**Task brief**.
Set down the data below once more, precisely as it reads.

Stored data
### config.mk
export PLATFORM = sky130hd
export DESIGN_NAME = mlu
export DESIGN_NICKNAME = d
export VERILOG_FILES = /design/src/hdl/kpu_pkg.sv /design/src/hdl/mlu.sv
export VERILOG_INCLUDE_DIRS = /design/src /design/src/hdl
export SDC_FILE = /design/constraint.sdc
export NUM_CORES = 1
export LEC_CHECK = 0
export BUFFER_PORTS_ARGS = -buffer_cell sky130_fd_sc_hd__clkbuf_2
export CAP_MARGIN = 30
export CORE_MARGIN = 3
export CORE_UTILIZATION = 30
export DETAILED_ROUTE_END_ITERATION = 6
export PLACE_DENSITY_LB_ADDON = 0.3
export SYNTH_ARGS = -nofsm -noshare
export SYNTH_HDL_FRONTEND = slang
export SYNTH_SLANG_ARGS = --single-unit
### constraint.sdc
create_clock -name vclk -period 4.1
set_input_delay 0.615 -clock vclk [all_inputs]
set_output_delay 0.615 -clock vclk [all_outputs]
set_load 0.02 [all_outputs]
### src/hdl/kpu_params.svh
`ifndef KPU_PARAMS_SVH
`define KPU_PARAMS_SVH

// Bus and data path width
`define KPU_WIDTH 32

// General register file
`define KPU_REGS 32
`define KPU_REG_BITS 5

// Data memory depth in words, indexed by the low bits of tmp0
`define KPU_MEM_WORDS 256

`endif
### src/hdl/kpu_pkg.sv
`include "kpu_params.svh"

package kpu_pkg;

  // Unlisted codes decode as NOP
  typedef enum logic [5:0] {
    OP_NOP = 6'd0,
    OP_ADD = 6'd1,
    OP_SUB = 6'd2,
    OP_AND = 6'd3,
    OP_OR  = 6'd4,
    OP_XOR = 6'd5,
    OP_SHL = 6'd6,
    OP_SHR = 6'd7,
    OP_SAR = 6'd8,
    OP_LDI = 6'd9,
    OP_LD  = 6'd10,
    OP_ST  = 6'd11
  } kpu_opcode_e;

  typedef enum logic [2:0] {
    S_FETCH, S_LOAD_A, S_LOAD_B, S_EXEC, S_STORE, S_WRITE
  } kpu_state_e;

  typedef enum logic [2:0] {
    BUS_NONE, BUS_REG, BUS_TMP0, BUS_MLU, BUS_SHIFTER, BUS_MMU, BUS_IMM
  } bus_src_e;

  typedef enum logic [1:0] {
    SEL_DST   = 2'd0,
    SEL_SRC_A = 2'd1,
    SEL_SRC_B = 2'd2
  } reg_sel_e;

  typedef enum logic [2:0] {MLU_ADD, MLU_SUB, MLU_AND, MLU_OR, MLU_XOR} mlu_op_e;

  typedef enum logic [1:0] {SH_SHL, SH_SHR, SH_SAR} shift_op_e;

  // Register form of the operand fields
  typedef struct packed {
    logic [10:0]             rsvd;
    logic [`KPU_REG_BITS-1:0] src_b;
    logic [`KPU_REG_BITS-1:0] src_a;
    logic [`KPU_REG_BITS-1:0] dst;
  } kpu_reg_fields_t;

  // Immediate form, imm overlays src_b
  typedef struct packed {
    logic [15:0]             imm;
    logic [`KPU_REG_BITS-1:0] src_a;
    logic [`KPU_REG_BITS-1:0] dst;
  } kpu_imm_fields_t;

  typedef union packed {
    kpu_reg_fields_t r;
    kpu_imm_fields_t i;
  } kpu_fields_u;

  typedef struct packed {
    kpu_fields_u f;
    kpu_opcode_e opcode;
  } kpu_opword_t;

  typedef struct packed {
    bus_src_e  bus_src;
    reg_sel_e  reg_sel;
    logic      reg_we;
    logic      tmp0_we;
    logic      tmp1_we;
    logic      mem_we;
    mlu_op_e   mlu_op;
    shift_op_e shift_op;
  } kpu_ctrl_t;

  typedef struct packed {
    logic [`KPU_REG_BITS-1:0] reg_idx;
    logic [`KPU_WIDTH-1:0]    data;
  } kpu_wb_t;

endpackage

**Response**.
### config.mk
export PLATFORM = sky130hd
export DESIGN_NAME = mlu
export DESIGN_NICKNAME = d
export VERILOG_FILES = /design/src/hdl/kpu_pkg.sv /design/src/hdl/mlu.sv
export VERILOG_INCLUDE_DIRS = /design/src /design/src/hdl
export SDC_FILE = /design/constraint.sdc
export NUM_CORES = 1
export LEC_CHECK = 0
export BUFFER_PORTS_ARGS = -buffer_cell sky130_fd_sc_hd__clkbuf_2
export CAP_MARGIN = 30
export CORE_MARGIN = 3
export CORE_UTILIZATION = 30
export DETAILED_ROUTE_END_ITERATION = 6
export PLACE_DENSITY_LB_ADDON = 0.3
export SYNTH_ARGS = -nofsm -noshare
export SYNTH_HDL_FRONTEND = slang
export SYNTH_SLANG_ARGS = --single-unit
### constraint.sdc
create_clock -name vclk -period 4.1
set_input_delay 0.615 -clock vclk [all_inputs]
set_output_delay 0.615 -clock vclk [all_outputs]
set_load 0.02 [all_outputs]
### src/hdl/kpu_params.svh
`ifndef KPU_PARAMS_SVH
`define KPU_PARAMS_SVH

// Bus and data path width
`define KPU_WIDTH 32

// General register file
`define KPU_REGS 32
`define KPU_REG_BITS 5

// Data memory depth in words, indexed by the low bits of tmp0
`define KPU_MEM_WORDS 256

`endif
### src/hdl/kpu_pkg.sv
`include "kpu_params.svh"

package kpu_pkg;

  // Unlisted codes decode as NOP
  typedef enum logic [5:0] {
    OP_NOP = 6'd0,
    OP_ADD = 6'd1,
    OP_SUB = 6'd2,
    OP_AND = 6'd3,
    OP_OR  = 6'd4,
    OP_XOR = 6'd5,
    OP_SHL = 6'd6,
    OP_SHR = 6'd7,
    OP_SAR = 6'd8,
    OP_LDI = 6'd9,
    OP_LD  = 6'd10,
    OP_ST  = 6'd11
  } kpu_opcode_e;

  typedef enum logic [2:0] {
    S_FETCH, S_LOAD_A, S_LOAD_B, S_EXEC, S_STORE, S_WRITE
  } kpu_state_e;

  typedef enum logic [2:0] {
    BUS_NONE, BUS_REG, BUS_TMP0, BUS_MLU, BUS_SHIFTER, BUS_MMU, BUS_IMM
  } bus_src_e;

  typedef enum logic [1:0] {
    SEL_DST   = 2'd0,
    SEL_SRC_A = 2'd1,
    SEL_SRC_B = 2'd2
  } reg_sel_e;

  typedef enum logic [2:0] {MLU_ADD, MLU_SUB, MLU_AND, MLU_OR, MLU_XOR} mlu_op_e;

  typedef enum logic [1:0] {SH_SHL, SH_SHR, SH_SAR} shift_op_e;

  // Register form of the operand fields
  typedef struct packed {
    logic [10:0]             rsvd;
    logic [`KPU_REG_BITS-1:0] src_b;
    logic [`KPU_REG_BITS-1:0] src_a;
    logic [`KPU_REG_BITS-1:0] dst;
  } kpu_reg_fields_t;

  // Immediate form, imm overlays src_b
  typedef struct packed {
    logic [15:0]             imm;
    logic [`KPU_REG_BITS-1:0] src_a;
    logic [`KPU_REG_BITS-1:0] dst;
  } kpu_imm_fields_t;

  typedef union packed {
    kpu_reg_fields_t r;
    kpu_imm_fields_t i;
  } kpu_fields_u;

  typedef struct packed {
    kpu_fields_u f;
    kpu_opcode_e opcode;
  } kpu_opword_t;

  typedef struct packed {
    bus_src_e  bus_src;
    reg_sel_e  reg_sel;
    logic      reg_we;
    logic      tmp0_we;
    logic      tmp1_we;
    logic      mem_we;
    mlu_op_e   mlu_op;
    shift_op_e shift_op;
  } kpu_ctrl_t;

  typedef struct packed {
    logic [`KPU_REG_BITS-1:0] reg_idx;
    logic [`KPU_WIDTH-1:0]    data;
  } kpu_wb_t;

endpackage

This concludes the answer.